It’s comforting to know we’re still good at the tradition of stockpiling
We live in jittery times, perpetually fearful of apocalypse – from environmental catastrophe, no-deal Brexit, and now coronavirus. Britons in particular love to prepare for end-times by stockpiling, something I put down to Blitz mentality.
According to a survey by Premium Credit finance providers, when the threat of no deal loomed particularly large last year, we spent some £4billion hoarding food, medicine, and other wares.
Coronavirus offers a novel spur to action. With the virus spreading daily, and the world on the brink of a pandemic, those worried about end-times conditions – mass quarantines, widespread infection, chaos in hospitals, cessation of public transport, inability to get to work and draw a paycheck – are now fully justified in taking robust measures.
The result is a boom time for James Blake, owner of Emergency Food Storage UK,
Europe’s largest emergency food supplier. More orders have been made in the last two weeks than in an ordinary six months for the company.
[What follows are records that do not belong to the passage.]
Source: an optimization exercise on an open RTL-to-GDS flow (aim: small area, a short achievable clock period and few clock cycles per item). Production flows keep margins and buffers that such runs may drop.
In this exercise RTL edits were held to simulation tests only and were not proved equivalent to the original.
Power figures rest on the tool's default switching activity, not on a simulated workload.

Design matmult_result_serializer, start of the top module:
module matmult_result_serializer #(
  parameter int DATA_W = 64,
  parameter int N_ELEM = 25
) (
  input  logic                       clk,
  input  logic                       rst,
  input  logic                       in_valid,
  output logic                       in_accept,
  input  logic [N_ELEM*DATA_W-1:0]   in_c,
  output logic                       out_valid,
  input  logic                       out_ready,
  output logic [DATA_W-1:0]          out_data,
  output logic [4:0]                 out_index,
  output logic                       out_last,
  output logic [DATA_W-1:0]          out_sum,
  output logic                       out_sum_valid
);
Size: ~1800 flip-flops, about 1700 I/O pins.
export LEC_CHECK = 0
export CAP_MARGIN = 20
export CORE_AREA = 5 5 435 435
export CTS_BUF_LIST = sky130_fd_sc_hd__clkbuf_8
export CTS_CLUSTER_SIZE = 24
export DIE_AREA = 0 0 440 440
export SETUP_SLACK_MARGIN = 4.0
export SLEW_MARGIN = 20
create_clock -name core_clock -period 7.0 [get_ports {clk}]
standard.sh (not shown) runs the stock make flow with config.mk's settings and CLKGATE_MAP_FILE= SYNTH_SCRIPT=/design/flow/synth_recipe.tcl, a recipe that flattens the netlist after the stock synthesis.
==> flow/flow/run.sh <==
#!/bin/bash
# Standard ORFS layout (the standard.sh), with the port buffers made from
# sky130_fd_sc_hd__buf_1 instead of the delay-buffer cell buffer_ports picks by default,
# and IO pins allowed one routing track apart so a smaller die holds all 1741 of them.
set -euo pipefail
export BUFFER_PORTS_ARGS="-buffer_cell sky130_fd_sc_hd__buf_1"
export PLACE_PINS_ARGS="-min_distance 1 -min_distance_in_tracks"
bash standard.sh > standard_make.log 2>&1
The baseline finished with timing, DRC and antenna clean.
Testbench counts at the start, summed over its fixed seeds: cycles 8,016, items 320.
Source: an optimization exercise on an open RTL-to-GDS flow (aim: small area, a short achievable clock period and few clock cycles). Production flows keep margins and buffers that such runs may drop.
Only simulation tests tie the RTL to the original design; equivalence was not proved.

## flow/design.v (module list and top-level ports; edited modules follow where they fit)
// module muldiv_unit_mq: 1011 lines
module muldiv_unit_mq #(
  parameter int XLEN       = 32,
  parameter int HART_ID_W  = 1,
  parameter int REG_ADDR_W = 5
) (
  input  logic                  clk,
  input  logic                  rst_n,
  input  logic                  muldiv_start,
  input  logic [2:0]            muldiv_op,
  input  logic [XLEN-1:0]       muldiv_a,
  input  logic [XLEN-1:0]       muldiv_b,
  input  logic [HART_ID_W-1:0]  muldiv_hart_id,
  input  logic [REG_ADDR_W-1:0] muldiv_rd,
  input  logic                  muldiv_kill,
  input  logic [HART_ID_W-1:0]  muldiv_kill_hart_id,
  output logic                  muldiv_busy,
  output logic                  muldiv_done,
  output logic [XLEN-1:0]       muldiv_result,
  output logic [HART_ID_W-1:0]  muldiv_done_hart_id,
  output logic [REG_ADDR_W-1:0] muldiv_done_rd
);
  // ...
==> flow/run.sh <==
#!/bin/bash
# synth_recipe.tcl (not shown) runs the flow's synth.tcl, then flattens the netlist and writes it again
# the make line also repeats each setting of config.mk as NAME=value (left out here)
make -C /OpenROAD-flow-scripts/flow DESIGN_CONFIG=/design/flow/config.mk WORK_HOME=/design/flow/orfs CLKGATE_MAP_FILE= SYNTH_SCRIPT=/design/flow/synth_recipe.tcl finish
==> flow/config.mk <==
export PLATFORM = sky130hd
export DESIGN_NAME = muldiv_unit_mq
export DESIGN_NICKNAME = muldiv_unit_mq
export VERILOG_FILES = /design/flow/design.v
export SDC_FILE = /design/flow/constraint.sdc
export NUM_CORES = 4
export LEC_CHECK = 0
export CAP_MARGIN = 20
export CORE_MARGIN = 2
export CORE_UTILIZATION = 40
export SETUP_SLACK_MARGIN = 4
export SLEW_MARGIN = 20
==> flow/constraint.sdc <==
create_clock -name core_clock -period 10.0 [get_ports {clk}]
set_input_delay 2.0000 -clock core_clock [delete_from_list [all_inputs] [get_ports {clk}]]
set_output_delay 2.0000 -clock core_clock [all_outputs]
set_load 0.01 [all_outputs]
From an optimization exercise on the open Yosys and OpenROAD flow, aimed at small area, a short achievable clock period and few clock cycles per item; shortcuts taken in it are not production practice. The RTL was checked by simulation tests, not by an equivalence proof against the original design. Power is estimated from default activity; no workload was simulated.

yarrow:
// redmule_mx_encoder
module redmule_mx_encoder #(
  parameter int DATA_W = 256,
  parameter int BITW = 16,
  parameter int NUM_LANES = 8
) (
  input logic clk_i,
  input logic rst_i,
  input logic fp16_valid_i,
  output logic fp16_ready_o,
  input logic [NUM_LANES*BITW-1:0] fp16_data_i,
  output logic mx_val_valid_o,
  input logic mx_val_ready_i,
  output logic [DATA_W-1:0] mx_val_data_o,
  output logic mx_exp_valid_o,
  input logic mx_exp_ready_i,
  output logic [7:0] mx_exp_data_o
);
For scale: about 3700 cells after synthesis, roughly 520 flip-flops, about 400 I/O pins, about 33000 um^2 of cells after synthesis.
==> flow/config.mk <==
export PLATFORM = sky130hd
export DESIGN_NAME = redmule_mx_encoder
export DESIGN_NICKNAME = redmule_mx_encoder
export VERILOG_FILES = /design/flow/design.v
export SDC_FILE = /design/flow/constraint.sdc
export NUM_CORES = 8
export LEC_CHECK = 0
export CAP_MARGIN = 20
export CORE_MARGIN = 2
export CORE_UTILIZATION = 55
export CTS_CLUSTER_DIAMETER = 150
export CTS_CLUSTER_SIZE = 25
export PLACE_DENSITY = 0.65
export SLEW_MARGIN = 20
export SYNTH_HIERARCHICAL = 1
==> flow/constraint.sdc <==
create_clock -name core_clock -period 55.0 [get_ports {clk_i}]
set_input_delay 11.0000 -clock core_clock [delete_from_list [all_inputs] [get_ports {clk_i}]]
set_output_delay 11.0000 -clock core_clock [all_outputs]
set_load 0.01 [all_outputs]
standard.sh (not shown) runs the stock make flow with config.mk's settings and CLKGATE_MAP_FILE= SYNTH_SCRIPT=/design/flow/synth_recipe.tcl, a recipe that flattens the netlist after the stock synthesis.
==> flow/flow/run.sh <==
#!/bin/bash
# Own layout flow: the standard ORFS flow, with these changes:
#  - synthesis is the standard flow's own script (synth_recipe.tcl) with yosys's generic "abc -fast" pass
#    skipped (SYNTH_ARGS=-noabc) and the final ABC mapping script replaced: flow/abc_leaf.script
#    for the small combinational modules, flow/abc_top.script for the top module. Registers and
#    their names are untouched by either change;
#  - the port buffers are sky130_fd_sc_hd__buf_2 instead of the default choice, and the output
#    ports' buffers become sky130_fd_sc_hd__buf_1 after global placement (flow/post_gpl.tcl);
#  - repair_timing aims for a setup margin of flow/margin.txt ns.
# ORFS writes each step's log under orfs/logs; make's own output goes to make.log here.
set -euo pipefail
W=$PWD
FL=$W/flow
RES=$W/orfs/results/$FLOW_PLATFORM/redmule_mx_encoder/base
MARGIN=$(cat $FL/margin.txt)
cat > $W/own_synth.tcl <<EOT
proc abc {args} {
  set i [lsearch -exact \$args -script]
  set leaf \$args
  lset leaf [expr {\$i + 1}] $FL/abc_leaf.script
  set top \$args
  lset top [expr {\$i + 1}] $FL/abc_top.script
  yosys abc {*}\$leaf redmule_mx_enc redmule_mx_norm
  yosys abc {*}\$top $FLOW_TOP
}
source $W/synth_recipe.tcl
EOT
export BUFFER_PORTS_ARGS="-buffer_cell sky130_fd_sc_hd__buf_2"
export SETUP_SLACK_MARGIN=$MARGIN
export SYNTH_ARGS=-noabc
if [[ -f $FL/post_gpl.tcl ]]; then export POST_GLOBAL_PLACE_TCL=$FL/post_gpl.tcl; fi
make -C $FLOW_HOME DESIGN_CONFIG=$W/config.mk WORK_HOME=$W/orfs CLKGATE_MAP_FILE= \
  SYNTH_SCRIPT=$W/own_synth.tcl "BUFFER_PORTS_ARGS=$BUFFER_PORTS_ARGS" \
  SETUP_SLACK_MARGIN=$MARGIN SYNTH_ARGS=-noabc finish > $W/make.log 2>&1
: # left out here: write the final layout as DEF
==> flow/flow/abc_leaf.script <==
&get -n
&st
&deepsyn -J 300 -T 900
&st
&dch -f
&nf -R 1000
&put
==> flow/flow/abc_top.script <==
&get -n
&st
&deepsyn -J 300 -T 900
&st
&dch -f
&nf -R 1000
&put
==> flow/flow/margin.txt <==
42.55
==> flow/flow/post_gpl.tcl <==
# The output ports drive only their 0.01 pF load: give their buffers the smallest drive.
set n 0
foreach bt [[ord::get_db_block] getBTerms] {
  if {[$bt getIoType] ne "OUTPUT"} continue
  foreach it [[$bt getNet] getITerms] {
    if {![$it isOutputSignal]} continue
    set inst [$it getInst]
    if {[[$inst getMaster] getName] eq "sky130_fd_sc_hd__buf_2"} {
      replace_cell [get_cells [$inst getName]] sky130_fd_sc_hd__buf_1
      incr n
    }
  }
}
puts "post_gpl: $n output port buffers set to sky130_fd_sc_hd__buf_1"
Testbench counts of yarrow, summed over its fixed seeds: cycles 2,064, blocks 512.
From an optimization exercise on the open Yosys and OpenROAD flow, aimed at small area, a short achievable clock period and few clock cycles per item; shortcuts taken in it are not production practice. At most, simulation tests tie the RTL to the original design; equivalence was not proved. For runs 1 and 2, only the layout was checked, not whether the RTL still works.

==> flow/design.v <==
package sysarray_pkg;
  localparam int N     = 4;
  localparam int A_W   = 8;
  localparam int B_W   = 8;
  localparam int K_MAX = 16;
  localparam int OUT_W = 16;
endpackage
Source: an optimization exercise on an open RTL-to-GDS flow (aim: small area). Production flows keep margins and buffers that such runs may drop. In this exercise RTL edits were held to simulation tests only and were not proved equivalent to the original. Power is estimated from default activity; no workload was simulated.

Setup of run A:
Design jpeg_header_parser, start of the top module:
module jpeg_header_parser (
    input  logic                       clk,
    input  logic                       rst_n,
    input  logic                       byte_valid,
    input  logic [7:0]                 byte_in,
    output logic                       byte_credit,
    output logic [15:0]                img_height,
    output logic [15:0]                img_width,
    output logic [3:0]                 num_components,
    output logic [3*4-1:0] comp_h_samp,      
    output logic [3*4-1:0] comp_v_samp,      
    output logic [3-1:0]   comp_quant_id,    
    output logic                       start_scan,
    input  logic                       qt_rd_table,
    input  logic [5:0]                 qt_rd_index,
    output logic [7:0]                 qt_rd_data
);
    localparam int NRING = 16;           
    logic [7:0] fmem [4];
    logic [2:0] wr_ptr, rd_ptr;      
    logic       avail, pop;
    logic [7:0] b;
    assign avail       = (wr_ptr != rd_ptr);
    assign b           = fmem[rd_ptr[1:0]];
    assign byte_credit = pop;
    always_ff @(posedge clk) begin
        if (byte_valid)
            fmem[wr_ptr[1:0]] <= byte_in;
    end
    always_ff @(posedge clk or negedge rst_n) begin
        if (!rst_n) begin
            wr_ptr <= '0;
            rd_ptr <= '0;
        end else begin
            if (byte_valid)
                wr_ptr <= wr_ptr + 3'd1;
            if (pop)
                rd_ptr <= rd_ptr + 3'd1;
        end
    end
    localparam logic [2:0] HUNT = 3'd0, MID = 3'd1, LHI = 3'd2, LLO = 3'd3, BODY = 3'd4;
    localparam logic [1:0] SG_OTH = 2'd0, SG_SOF = 2'd1, SG_DQT = 2'd2, SG_SOS = 2'd3;
    logic [2:0]  fst;
    logic [15:0] rem;            
    logic [1:0]  seg;
    logic [5:0]  cnt;            
    logic        info;           
    logic        keep;           
    logic        tbl;            
    logic        clr;            
    logic [2:0]  m;              
    logic        in_body, last, standalone;
    logic        is_sof, is_dqt;
    logic        do_write, aligned, wr_en;
    assign in_body    = (fst == BODY);
    assign last       = (rem == 16'd3);
    assign standalone = (b == 8'h00) || (b == 8'h01) || (b[7:4] == 4'hD && b[3:0] <= 4'd9);
    assign is_sof     = in_body && (seg == SG_SOF);
    assign is_dqt     = in_body && (seg == SG_DQT);
    assign do_write   = is_dqt && !info && keep;
  ...
==> flow/config.mk <==
export PLATFORM = sky130hd
export DESIGN_NAME = jpeg_header_parser
export DESIGN_NICKNAME = jpeg_header_parser
export VERILOG_FILES = /design/flow/design.v
export SDC_FILE = /design/flow/constraint.sdc
export NUM_CORES = 4
export LEC_CHECK = 0
export CAP_MARGIN = 20
export CORE_MARGIN = 2
export CORE_UTILIZATION = 65
export GPL_TIMING_DRIVEN = 0
export PLACE_DENSITY = 0.78
export SETUP_SLACK_MARGIN = 0.3
export SLEW_MARGIN = 20
export SYNTH_HIERARCHICAL = 1
==> flow/constraint.sdc <==
create_clock -name core_clock -period 5.0 [get_ports {clk}]
set_input_delay 1.0000 -clock core_clock [delete_from_list [all_inputs] [get_ports {clk}]]
set_output_delay 1.0000 -clock core_clock [all_outputs]
set_load 0.01 [all_outputs]
standard.sh (not shown) runs the stock make flow with config.mk's settings and CLKGATE_MAP_FILE= SYNTH_SCRIPT=/design/flow/synth_recipe.tcl, a recipe that flattens the netlist after the stock synthesis.
==> flow/flow/run.sh <==
#!/bin/bash
# Standard layout with three changes: port buffers use the smallest buffer,
# and the clock tree uses clkbuf_8 in clusters of 18 sinks without dummy loads.
set -euo pipefail
export BUFFER_PORTS_ARGS="-buffer_cell sky130_fd_sc_hd__buf_1"
export CTS_ARGS="-sink_clustering_enable -repair_clock_nets -buf_list sky130_fd_sc_hd__clkbuf_8 -sink_clustering_size 18 -sink_clustering_max_diameter 50 -dont_use_dummy_load"
bash standard.sh > standard.log 2>&1
Relative to run A, the following input files were edited for run B:
Settings: CORE_UTILIZATION now 70, was 65; PLACE_DENSITY now 0.82, was 0.78.
### Flow results
Upper clock frequency limit of run B falls short of that of run A slightly. STATUS reported net switching power: run B wins against run A. The share of total power in the clock network of run B falls short of that of run A by 0.4 points. In run B the clock skew turned out 0.017 ns lower than in run A. Run B reports a lower number of gates on the worst path with buffers counted than run A does. [run B] register-to-register slack fell 0.04 ns relative to run A.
His customers, who have already cleaned out his main warehouse, evidently want to live out the worst in some degree of luxury – one month of food supplied by Blake’s outfit
will cost you £385 and supplies delicacies such as freeze-dried macaroni cheese, chicken tikka and chicken-fried rice. This approach certainly differs from that of my mother, who rang me up last week to urgently suggest I get in some “tins of beans, that kind of thing”. I was momentarily thrown into a funk imagining myself sitting in my flat for weeks on end, possibly very unwell, definitely lonely, with nothing but tinned beans to warm on the stove (if I could even light it).
For a nation that has come to be perpetually on edge, coronavirus appears to be the great legitimiser. Let’s just hope in the end all those freeze-dried chicken tikkas will remain untouched.